What the first drone delivery of a kidney means for organ transplant

After revolutionising medicine and first-aid delivery, drones have ventured into critical healthcare, reportedly delivering the kidney needed for transplantation, a first, last month.

According to the University of Maryland Medical Center, the specially designed high-tech drone was equipped to monitor the kidney along its 5km-journey to its recipient, Trina Glispy, a 44-year-old nursing assistant from Baltimore, who had spent eight years on dialysis waiting for transplant.

Although it was a short test flight, the successful delivery of the kidney serves as a crucial step in the quest to speed up the delicate and time-sensitive task of delivering donated organs.

The institute claims that this mode of unmanned delivery, once perfected, can bring about faster and safer organ transport.

Time is of the essence

Doctor Joseph Scalea, an assistant professor of surgery at UoM who was among the team of surgeons that performed the transplantation, called it an impressive feat, adding that drone deliveries could help overcome delays—regardless of short or long distances—that often make a donated organ unviable. After organs are removed from a donor, they become less healthy with each passing second, he explains.

Speaking to The New York Times, he confessed being taken by the project because he wanted to find an alternative, especially after constant frustration over organs taking too long to reach his own patients, 29 hours on one occasion.

In 2017, more than 6,500 candidates died while on the wait list, which makes the prospect of a healthy organ “turning bad” in transit even more unacceptable.

About 1.5% of deceased donor organ shipments in the US failed to reach their destination on time in 2018, while nearly 4% of organ shipments had an unanticipated delay of two or more hours. According to the United Network for Organ Sharing, there were nearly 114,000 people on the waiting list for organ transplants that year.

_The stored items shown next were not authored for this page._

===== config.mk =====
export PLATFORM = sky130hd
export DESIGN_NAME = wb_regfile
export DESIGN_NICKNAME = d
export VERILOG_FILES = /design/src/hw/rv_mem_pkg.sv /design/src/hw/wb_regfile.sv
export SDC_FILE = /design/constraint.sdc
export NUM_CORES = 1
export LEC_CHECK = 0
export BUFFER_PORTS_ARGS = -buffer_cell sky130_fd_sc_hd__buf_2
export CAP_MARGIN = 5
export CORE_ASPECT_RATIO = 1.4
export CORE_MARGIN = 1
export CORE_UTILIZATION = 38
export CTS_CLUSTER_SIZE = 12
export DETAILED_ROUTE_END_ITERATION = 8
export PLACE_DENSITY_LB_ADDON = 0.12
export REMOVE_ABC_BUFFERS = 1
export SYNTH_ARGS = -nofsm -noshare
export SYNTH_HDL_FRONTEND = slang
export SYNTH_SLANG_ARGS = --single-unit

===== constraint.sdc =====
create_clock -name i_clk -period 5.7 [get_ports i_clk]
set_input_delay 1.71 -clock i_clk [delete_from_list [all_inputs] [get_ports i_clk]]
set_output_delay 1.71 -clock i_clk [all_outputs]
set_load 0.005 [all_outputs]
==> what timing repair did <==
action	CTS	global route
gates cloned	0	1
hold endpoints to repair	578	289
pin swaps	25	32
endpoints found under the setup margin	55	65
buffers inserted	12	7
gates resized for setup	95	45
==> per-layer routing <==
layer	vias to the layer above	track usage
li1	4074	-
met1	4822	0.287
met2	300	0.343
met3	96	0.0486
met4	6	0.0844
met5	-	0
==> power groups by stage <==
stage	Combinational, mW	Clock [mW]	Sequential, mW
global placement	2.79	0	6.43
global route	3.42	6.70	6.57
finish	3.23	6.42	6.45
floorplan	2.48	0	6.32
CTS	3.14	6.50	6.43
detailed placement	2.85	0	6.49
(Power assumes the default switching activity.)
$ cat src/verilog/dbg_defs.svh
`ifndef DBG_DEFS_SVH
`define DBG_DEFS_SVH

// Data memory depth in 32-bit words.
`define DBG_MEM_WORDS 256

// Cycles from the start of a memory access to its completion pulse.
`define DBG_MEM_LATENCY 3

// PC of the core stub when it leaves reset.
`define DBG_RESET_PC 32'h0000_1000

`endif

$ cat src/verilog/dbg_pkg.sv
package dbg_pkg;

	typedef enum logic [3:0] {
		CMD_HALT      = 4'h0,
		CMD_RUN       = 4'h1,
		CMD_STEP      = 4'h2,
		CMD_READ_REG  = 4'h3,
		CMD_WRITE_REG = 4'h4,
		CMD_RMEM32    = 4'h5,
		CMD_RMEM16    = 4'h6,
		CMD_RMEM8     = 4'h7,
		CMD_WMEM32    = 4'h8,
		CMD_WMEM16    = 4'h9,
		CMD_WMEM8     = 4'ha
	} dbg_cmd_t;

	typedef enum logic [3:0] {
		ST_IDLE         = 4'b0000,
		ST_LOAD_CMD     = 4'b0001,
		ST_LOAD_ADDR    = 4'b0010,
		ST_LOAD_DATA    = 4'b0011,
		ST_WAIT_STOPPED = 4'b0100,
		ST_STEP         = 4'b0101,
		ST_COMPLETE     = 4'b0110,
		ST_STORE_REG    = 4'b0111,
		ST_EXECUTE      = 4'b1000,
		ST_WAIT_MEM_WR  = 4'b1100,
		ST_WAIT_MEM_RD  = 4'b1110,
		ST_WRITE_REG    = 4'b1111
	} dbg_state_t;

	typedef enum logic [1:0] {
		MEM_BYTE = 2'd0,
		MEM_HALF = 2'd1,
		MEM_WORD = 2'd2
	} mem_width_t;

	typedef struct packed {
		logic [31:0] addr;
		logic [31:0] wr_val;
		mem_width_t  width;
		logic        wr_en;
		logic        access;
	} mem_req_t;

	// Bit 3 of sel picks the PC instead of a general register.
	typedef struct packed {
		logic [3:0]  sel;
		logic [31:0] wr_val;
		logic        reg_wr_en;
		logic        pc_wr_en;
	} reg_req_t;

	typedef struct packed {
		logic [1:0]  addr;
		logic [31:0] din;
		logic        wr_en;
	} mbox_port_t;

endpackage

According to NYT, there are thousands who have been cleared for surgery but are waiting for organ donations this year.

The drone fits right into the scheme of things

After clearance from aviation regulators, the custom-made drone took off on April 19 and flew at a height of 120 metres for about 10 minutes before touching down at its destination.

Scalea told AFP, “The most important part is, we were able to implement drone technology into the current system of transplantation and transportation,” which involve expensive chartered flights or even variable commercial flights.

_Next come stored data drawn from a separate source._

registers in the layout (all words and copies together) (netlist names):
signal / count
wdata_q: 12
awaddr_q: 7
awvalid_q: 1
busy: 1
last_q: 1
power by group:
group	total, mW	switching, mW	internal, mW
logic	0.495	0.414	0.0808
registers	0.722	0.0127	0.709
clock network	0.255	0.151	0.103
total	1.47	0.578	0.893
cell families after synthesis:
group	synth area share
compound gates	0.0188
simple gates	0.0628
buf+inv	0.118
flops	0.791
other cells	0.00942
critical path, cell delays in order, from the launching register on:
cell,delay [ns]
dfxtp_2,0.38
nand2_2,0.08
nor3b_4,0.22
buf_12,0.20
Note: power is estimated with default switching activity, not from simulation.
===== src/gfx_defines.svh =====
`ifndef GFX_DEFINES_SVH
`define GFX_DEFINES_SVH

// frame geometry
`define GFX_FB_W 16
`define GFX_FB_H 8

// coordinate widths
`define GFX_X_BITS 4
`define GFX_Y_BITS 3

// 4 bits frame, 4 bits y, 4 bits x
`define GFX_PIXEL_BITS 12

// per-bank word address
`define GFX_ADDR_BITS 8

// bus data width
`define GFX_DATA_BITS 16

// frame counter width
`define GFX_FRAME_BITS 4

`endif


===== src/gfx_pkg.sv =====
`include "gfx_defines.svh"

package gfx_pkg;

  typedef struct packed {
    logic [`GFX_ADDR_BITS-1:0]   awaddr;
    logic                        awvalid;
    logic [`GFX_DATA_BITS-1:0]   wdata;
    logic [`GFX_DATA_BITS/8-1:0] wstrb;
    logic                        wvalid;
    logic                        bready;
  } axil_wr_req_t;

  typedef struct packed {
    logic       awready;
    logic       wready;
    logic       bvalid;
    logic [1:0] bresp;
  } axil_wr_rsp_t;

  typedef struct packed {
    logic [`GFX_ADDR_BITS-1:0] araddr;
    logic                      arvalid;
    logic                      rready;
  } axil_rd_req_t;

  typedef struct packed {
    logic                      arready;
    logic [`GFX_DATA_BITS-1:0] rdata;
    logic                      rvalid;
    logic [1:0]                rresp;
  } axil_rd_rsp_t;

  // one drawn pixel, generator to writer
  typedef struct packed {
    logic [`GFX_X_BITS-1:0]     x;
    logic [`GFX_Y_BITS-1:0]     y;
    logic [`GFX_PIXEL_BITS-1:0] color;
    logic                       last;
  } draw_t;

  // one displayed pixel
  typedef struct packed {
    logic [`GFX_X_BITS-1:0]     x;
    logic [`GFX_Y_BITS-1:0]     y;
    logic [`GFX_PIXEL_BITS-1:0] color;
    logic                       last;
  } pixel_t;

endpackage


===== src/pixel_stream.sv =====
`include "gfx_defines.svh"

module pixel_stream (
  input  logic                  clk,
  input  logic                  reset,
  input  logic                  frame_swap,
  output gfx_pkg::axil_rd_req_t rd_req,
  input  gfx_pkg::axil_rd_rsp_t rd_rsp,
  output gfx_pkg::pixel_t       pix,
  output logic                  pix_valid,
  input  logic                  pix_ready,
  output logic                  scan_done
);
  localparam int unsigned X_W    = `GFX_X_BITS;
  localparam int unsigned Y_W    = `GFX_Y_BITS;
  localparam int unsigned ADDR_W = `GFX_ADDR_BITS;
  localparam int unsigned PIX_W  = `GFX_PIXEL_BITS;

  logic [X_W-1:0]  sx;
  logic [Y_W-1:0]  sy;
  logic            arvalid_q;
  gfx_pkg::pixel_t pix_q;
  logic            pix_valid_q;
  logic            at_last;
  logic            rd_accept;
  logic            capture;
  logic            pix_accept;

  assign at_last    = (sx == X_W'(`GFX_FB_W - 1)) && (sy == Y_W'(`GFX_FB_H - 1));
  assign rd_accept  = arvalid_q && rd_rsp.arready;
  assign capture    = rd_rsp.rvalid && rd_req.rready;
  assign pix_accept = pix_valid_q && pix_ready;

  always_comb begin
    rd_req.araddr  = ADDR_W'(sy) * ADDR_W'(`GFX_FB_W) + ADDR_W'(sx);
    rd_req.arvalid = arvalid_q;
    // take read data only into an empty output register
    rd_req.rready  = !pix_valid_q;
  end

  assign pix       = pix_q;
  assign pix_valid = pix_valid_q;
  assign scan_done = pix_accept && pix_q.last;

  always_ff @(posedge clk) begin
    if (reset) begin
      sx          <= '0;
      sy          <= '0;
      arvalid_q   <= 1'b0;
      pix_valid_q <= 1'b0;
    end else if (frame_swap) begin
      sx        <= '0;
      sy        <= '0;
      arvalid_q <= 1'b1;
    end else begin
      if (rd_accept) begin
        arvalid_q <= 1'b0;
      end
      if (capture) begin
        pix_valid_q <= 1'b1;
        if (at_last) begin
          sx <= '0;
          sy <= '0;
        end else if (sx == X_W'(`GFX_FB_W - 1)) begin
          sx <= '0;
          sy <= sy + 1'b1;
        end else begin
          sx <= sx + 1'b1;
        end
      end
      if (pix_accept) begin
        pix_valid_q <= 1'b0;
        // last pixel waits for the next swap
        if (!pix_q.last) begin
          arvalid_q <= 1'b1;
        end
      end
    end
  end

  always_ff @(posedge clk) begin
    if (capture) begin
      pix_q.x     <= sx;
      pix_q.y     <= sy;
      pix_q.color <= rd_rsp.rdata[PIX_W-1:0];
      pix_q.last  <= at_last;
    end
  end

  a_pix_hold: assert property (@(posedge clk) disable iff (reset)
    pix_valid && !pix_ready |=> pix_valid && $stable(pix));

endmodule


===== config.mk =====
export PLATFORM = sky130hd
export DESIGN_NAME = pixel_stream
export DESIGN_NICKNAME = d
export VERILOG_FILES = /design/src/gfx_pkg.sv /design/src/pixel_stream.sv
export VERILOG_INCLUDE_DIRS = /design/src /design/src/src
export SDC_FILE = /design/constraint.sdc
export NUM_CORES = 1
export LEC_CHECK = 0
export ABC_CLOCK_PERIOD_IN_PS = 1450
export CORE_ASPECT_RATIO = 0.9
export CORE_MARGIN = 2
export CORE_UTILIZATION = 45
export CTS_CLUSTER_SIZE = 24
export DETAILED_ROUTE_END_ITERATION = 16
export DONT_BUFFER_PORTS = 1
export PLACE_DENSITY = 0.71
export SLEW_MARGIN = 5
export SYNTH_ARGS = -nofsm -noshare
export SYNTH_HDL_FRONTEND = slang
export SYNTH_SLANG_ARGS = --single-unit
export TNS_END_PERCENT = 1

===== constraint.sdc =====
create_clock -name clk -period 1.45 [get_ports clk]
set_input_delay 0.29 -clock clk [delete_from_list [all_inputs] [get_ports clk]]
set_output_delay 0.29 -clock clk [all_outputs]
set_load 0.03 [all_outputs]
**config.mk**
```make
export PLATFORM = sky130hd
export DESIGN_NAME = mul_pipe
export DESIGN_NICKNAME = d
export VERILOG_FILES = /design/src/muldiv_pkg.sv /design/src/mul_pipe.sv
export SDC_FILE = /design/constraint.sdc
export NUM_CORES = 2
export LEC_CHECK = 0
export BUFFER_PORTS_ARGS = -buffer_cell sky130_fd_sc_hd__buf_2
export CORE_MARGIN = 2
export CORE_UTILIZATION = 45
export DETAILED_ROUTE_END_ITERATION = 8
export GPL_TIMING_DRIVEN = 0
export HOLD_SLACK_MARGIN = 0.08
export PLACE_DENSITY = 0.6
export SLEW_MARGIN = 20
export SYNTH_ARGS = -nofsm -noshare
export SYNTH_HDL_FRONTEND = slang
export SYNTH_SLANG_ARGS = --single-unit
```
**constraint.sdc**
```tcl
create_clock -name clk -period 13.5 [get_ports clk]
set_clock_uncertainty 0.15 [all_clocks]
set_input_delay 2.025 -clock clk [delete_from_list [all_inputs] [get_ports clk]]
set_output_delay 2.025 -clock clk [all_outputs]
set_load 0.1 [all_outputs]
```
[src/muldiv_pkg.sv]
package muldiv_pkg;

    localparam int xlen       = 32;
    localparam int nreg       = 32;
    localparam int reg_w      = 5;
    localparam int div_cycles = 32;
    localparam int div_cnt_w  = $clog2(div_cycles);

    // multiplier ops first, then the divider ops.
    typedef enum logic [2:0] {
        op_mul   = 3'd0,
        op_mulh  = 3'd1,
        op_mulhu = 3'd2,
        op_div   = 3'd3,
        op_divu  = 3'd4,
        op_rem   = 3'd5,
        op_remu  = 3'd6
    } op_e;

    typedef struct packed {
        op_e              op;
        logic [reg_w-1:0] dest;
        logic [reg_w-1:0] rj;
        logic [reg_w-1:0] rk;
    } issue_t;

    typedef struct packed {
        op_e              op;
        logic [reg_w-1:0] dest;
        logic [xlen-1:0]  src1;
        logic [xlen-1:0]  src2;
    } exec_req_t;

    // unit result, register write and trace.
    typedef struct packed {
        logic             we;
        logic [reg_w-1:0] dest;
        logic [xlen-1:0]  data;
    } wb_t;

    function automatic logic op_is_div(op_e op);
        return op inside {op_div, op_divu, op_rem, op_remu};
    endfunction

endpackage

In this respect, commercial drones are not only faster but also cost much less than $5,000 per flight; that makes transplants a viable option not just for the privileged. It also helps reduce the huge waiting lists of people requiring organ transplants.

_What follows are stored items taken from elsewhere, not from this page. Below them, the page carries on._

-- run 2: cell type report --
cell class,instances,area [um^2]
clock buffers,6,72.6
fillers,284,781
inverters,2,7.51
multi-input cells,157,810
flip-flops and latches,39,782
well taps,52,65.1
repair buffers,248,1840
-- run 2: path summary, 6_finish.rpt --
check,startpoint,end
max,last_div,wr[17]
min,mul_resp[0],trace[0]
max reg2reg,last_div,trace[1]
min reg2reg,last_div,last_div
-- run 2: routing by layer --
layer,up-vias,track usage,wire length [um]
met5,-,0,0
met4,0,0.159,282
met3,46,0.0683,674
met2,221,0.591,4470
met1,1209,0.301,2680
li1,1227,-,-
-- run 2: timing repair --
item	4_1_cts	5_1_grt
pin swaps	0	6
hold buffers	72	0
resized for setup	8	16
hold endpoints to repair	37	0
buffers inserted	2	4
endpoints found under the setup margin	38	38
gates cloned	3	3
===== src/verilog/cache_pkg.sv =====
`default_nettype none

package cache_pkg;

    // word geometry
    localparam int bytes_per_word = 4;
    localparam int bits_per_word  = 32;

    typedef logic [7:0]                 byte_t;
    typedef logic [bits_per_word - 1:0] word_t;
    typedef logic [31:0]                addr_t;

    // merging works on bytes, storage and transfer on whole words
    typedef union packed {
        word_t                        word;
        byte_t [bytes_per_word - 1:0] bytes;
    } word_view_t;

    // one bit per byte lane
    typedef logic [bytes_per_word - 1:0] strobe_t;

    typedef enum logic [1:0] {
        size_byte = 2'd0,
        size_half = 2'd1,
        size_word = 2'd2
    } access_size_t;

    // processor side
    typedef struct packed {
        logic         req;
        logic         wr;
        access_size_t size;
        addr_t        addr;
        word_view_t   wdata;
    } mem_req_t;

    typedef struct packed {
        logic  addr_ok;
        logic  data_ok;
        word_t rdata;
    } mem_resp_t;

    // cache bus, burst length is always one line
    typedef struct packed {
        logic  valid;
        logic  is_write;
        addr_t addr;
        word_t wdata;
    } cbus_req_t;

    typedef struct packed {
        logic  okay;
        logic  last;
        word_t rdata;
    } cbus_resp_t;

endpackage

`default_nettype wire


===== src/verilog/strobe_translator.sv =====
`timescale 1ns/1ps
`default_nettype none

module strobe_translator
    import cache_pkg::*;
(
    input  access_size_t size,
    input  logic [1:0]   offset,
    output strobe_t      strobe
);

    always_comb begin
        unique case (size)
            size_byte: strobe = strobe_t'(4'b0001 << offset);
            // lane pair picked by the high offset bit
            size_half: strobe = offset[1] ? 4'b1100 : 4'b0011;
            size_word: strobe = 4'b1111;
            default:   strobe = 4'b0000;
        endcase
    end

endmodule

`default_nettype wire


===== src/verilog/one_line_buffer.sv =====
`timescale 1ns/1ps
`default_nettype none

module one_line_buffer
    import cache_pkg::*;
#(
    parameter int line_words = 16
) (
    input  logic       clk,
    input  logic       reset,
    input  mem_req_t   mem_req,
    output mem_resp_t  mem_resp,
    output cbus_req_t  cbus_req,
    input  cbus_resp_t cbus_resp
);

    localparam int align_bits = $clog2(bytes_per_word);
    localparam int index_bits = $clog2(line_words);
    localparam int tag_bits   = 32 - index_bits - align_bits;

    typedef logic [align_bits - 1:0] align_t;
    typedef logic [index_bits - 1:0] index_t;
    typedef logic [tag_bits - 1:0]   tag_t;

    typedef struct packed {
        tag_t   tag;
        index_t index;
        align_t align;
    } line_addr_t;

    typedef enum logic [1:0] {
        st_idle,
        st_write_back,
        st_refill
    } state_t;

    // line state
    logic       valid;
    logic       dirty;
    tag_t       tag;
    word_view_t line_mem [line_words];
    state_t     state;
    index_t     beat;

    // the request that missed
    mem_req_t   saved_req;

    line_addr_t req_addr;
    line_addr_t saved_addr;
    logic       tag_hit;
    logic       offset_hit;
    strobe_t    req_strb;
    strobe_t    saved_strb;
    word_view_t fill_word;

    assign req_addr   = mem_req.addr;
    assign saved_addr = saved_req.addr;
    assign tag_hit    = valid && tag == req_addr.tag;
    assign offset_hit = beat == saved_addr.index;

    strobe_translator req_strb_i (
        .size   (mem_req.size),
        .offset (req_addr.align),
        .strobe (req_strb)
    );

    strobe_translator saved_strb_i (
        .size   (saved_req.size),
        .offset (saved_addr.align),
        .strobe (saved_strb)
    );

    // refill beat, with pending write bytes merged in
    always_comb begin
        fill_word.word = cbus_resp.rdata;
        if (offset_hit && saved_req.wr) begin
            for (int i = 0; i < bytes_per_word; i++) begin
                if (saved_strb[i])
                    fill_word.bytes[i] = saved_req.wdata.bytes[i];
            end
        end
    end

    always_ff @(posedge clk) begin
        if (reset) begin
            valid <= 1'b0;
            dirty <= 1'b0;
            beat  <= '0;
            state <= st_idle;
        end else begin
            unique case (state)
                st_idle: begin
                    if (mem_req.req && tag_hit) begin
                        if (mem_req.wr)
                            dirty <= 1'b1;
                    end else if (mem_req.req) begin
                        state <= dirty ? st_write_back : st_refill;
                    end
                end
                st_write_back: begin
                    // beat wraps to zero on the last beat
                    if (cbus_resp.okay)
                        beat <= beat + 1'b1;
                    if (cbus_resp.last)
                        state <= st_refill;
                end
                st_refill: begin
                    if (cbus_resp.okay)
                        beat <= beat + 1'b1;
                    if (cbus_resp.last) begin
                        state <= st_idle;
                        valid <= 1'b1;
                        dirty <= saved_req.wr;
                        tag   <= saved_addr.tag;
                    end
                end
                default: state <= st_idle;
            endcase
        end
    end

    // line data and saved request, no reset
    always_ff @(posedge clk) begin
        if (state == st_idle && mem_req.req) begin
            if (tag_hit && mem_req.wr) begin
                for (int i = 0; i < bytes_per_word; i++) begin
                    if (req_strb[i])
                        line_mem[req_addr.index].bytes[i] <= mem_req.wdata.bytes[i];
                end
            end else if (!tag_hit) begin
                saved_req <= mem_req;
            end
        end
        if (state == st_refill && cbus_resp.okay)
            line_mem[beat] <= fill_word;
    end

    // processor side
    assign mem_resp.addr_ok = state == st_idle;
    assign mem_resp.data_ok = (state == st_idle && mem_req.req && tag_hit) ||
                              (state == st_refill && cbus_resp.okay && offset_hit);
    // miss data comes straight from the bus
    assign mem_resp.rdata   = state == st_idle ? line_mem[req_addr.index].word
                                               : fill_word.word;

    // bus master
    assign cbus_req.valid    = state != st_idle;
    assign cbus_req.is_write = state == st_write_back;
    assign cbus_req.wdata    = line_mem[beat].word;
    assign cbus_req.addr     = {
        (state == st_write_back ? tag : saved_addr.tag),
        {(index_bits + align_bits){1'b0}}
    };

endmodule

`default_nettype wire
File: config.mk
export PLATFORM = sky130hd
export DESIGN_NAME = bp_history_table
export DESIGN_NICKNAME = d
export VERILOG_FILES = /design/src/hdl/bp_history_table.sv
export SDC_FILE = /design/constraint.sdc
export NUM_CORES = 2
export LEC_CHECK = 0
export ABC_CLOCK_PERIOD_IN_PS = 5990
export BUFFER_PORTS_ARGS = -buffer_cell sky130_fd_sc_hd__buf_2
export CAP_MARGIN = 20
export CELL_PAD_IN_SITES_DETAIL_PLACEMENT = 0
export CELL_PAD_IN_SITES_GLOBAL_PLACEMENT = 1
export CORE_MARGIN = 2
export CORE_UTILIZATION = 55
export DETAILED_ROUTE_END_ITERATION = 6
export PLACE_DENSITY_LB_ADDON = 0.1
export SLEW_MARGIN = 15
export SYNTH_ARGS = -nofsm -noshare
export SYNTH_HDL_FRONTEND = slang
export SYNTH_SLANG_ARGS = --single-unit
File: constraint.sdc
create_clock -name clk_i -period 5.99 [get_ports clk_i]
set_clock_uncertainty 0.1 [all_clocks]
set_input_delay 0 -clock clk_i [delete_from_list [all_inputs] [get_ports clk_i]]
set_output_delay 0 -clock clk_i [all_outputs]
set_load 0.05 [all_outputs]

The philanthropic side of commercial drones

Scalea, who has founded a company that manages data for organ shipments, likened the system to an Uber-like service that would eventually prove less costly.

In 2014, US-based Zipline founded its delivery system using electronic autonomous aircraft, better known as drones, to transport blood, medicines, and vaccines on demand, to hospitals and health centres across Africa, before expanding to the US. It helps overcome challenges like rough terrain and gaps in infrastructure to dispatch blood bags at a speed of up to 100 kmph.

According to TIME magazine, Zipline has delivered over 4,000 units of blood products to 12 Rwandan hospitals. The company’s drones successfully delivered red blood cells, platelets, and plasma that would otherwise have needed to be transported via treacherously complex roads, which in turn would have led to a loss of precious hours, in the race to save lives.

Robotics entrepreneur and co-founder Keller Rinaudo had addressed the problem of inadequate healthcare at a TED event, explaining how this issue is not restricted to just Rwanda but is prevalent in developing as well as developed nations.

South Asian countries like India, Pakistan, Bangladesh, and Myanmar are highly populated yet are scarcely equipped with the kind of healthcare systems that can provide all their citizens with critical healthcare services.

That said, regulations around drones can sometimes hinder their swift flight or passage over contested zones. In order to ensure its exemption from tedious government red tape, the philanthropic and pedagogic scope of drone technology must be recognised. 

“Everyone on the planet should have access to decent medical care, and we have the technology today to solve that problem,” Rinaudo told the Verge. “If you have instant delivery of hamburgers, you should have instant delivery of medicines.”

With Glispy back on her feet, the same may soon be true for the four-chambered heart.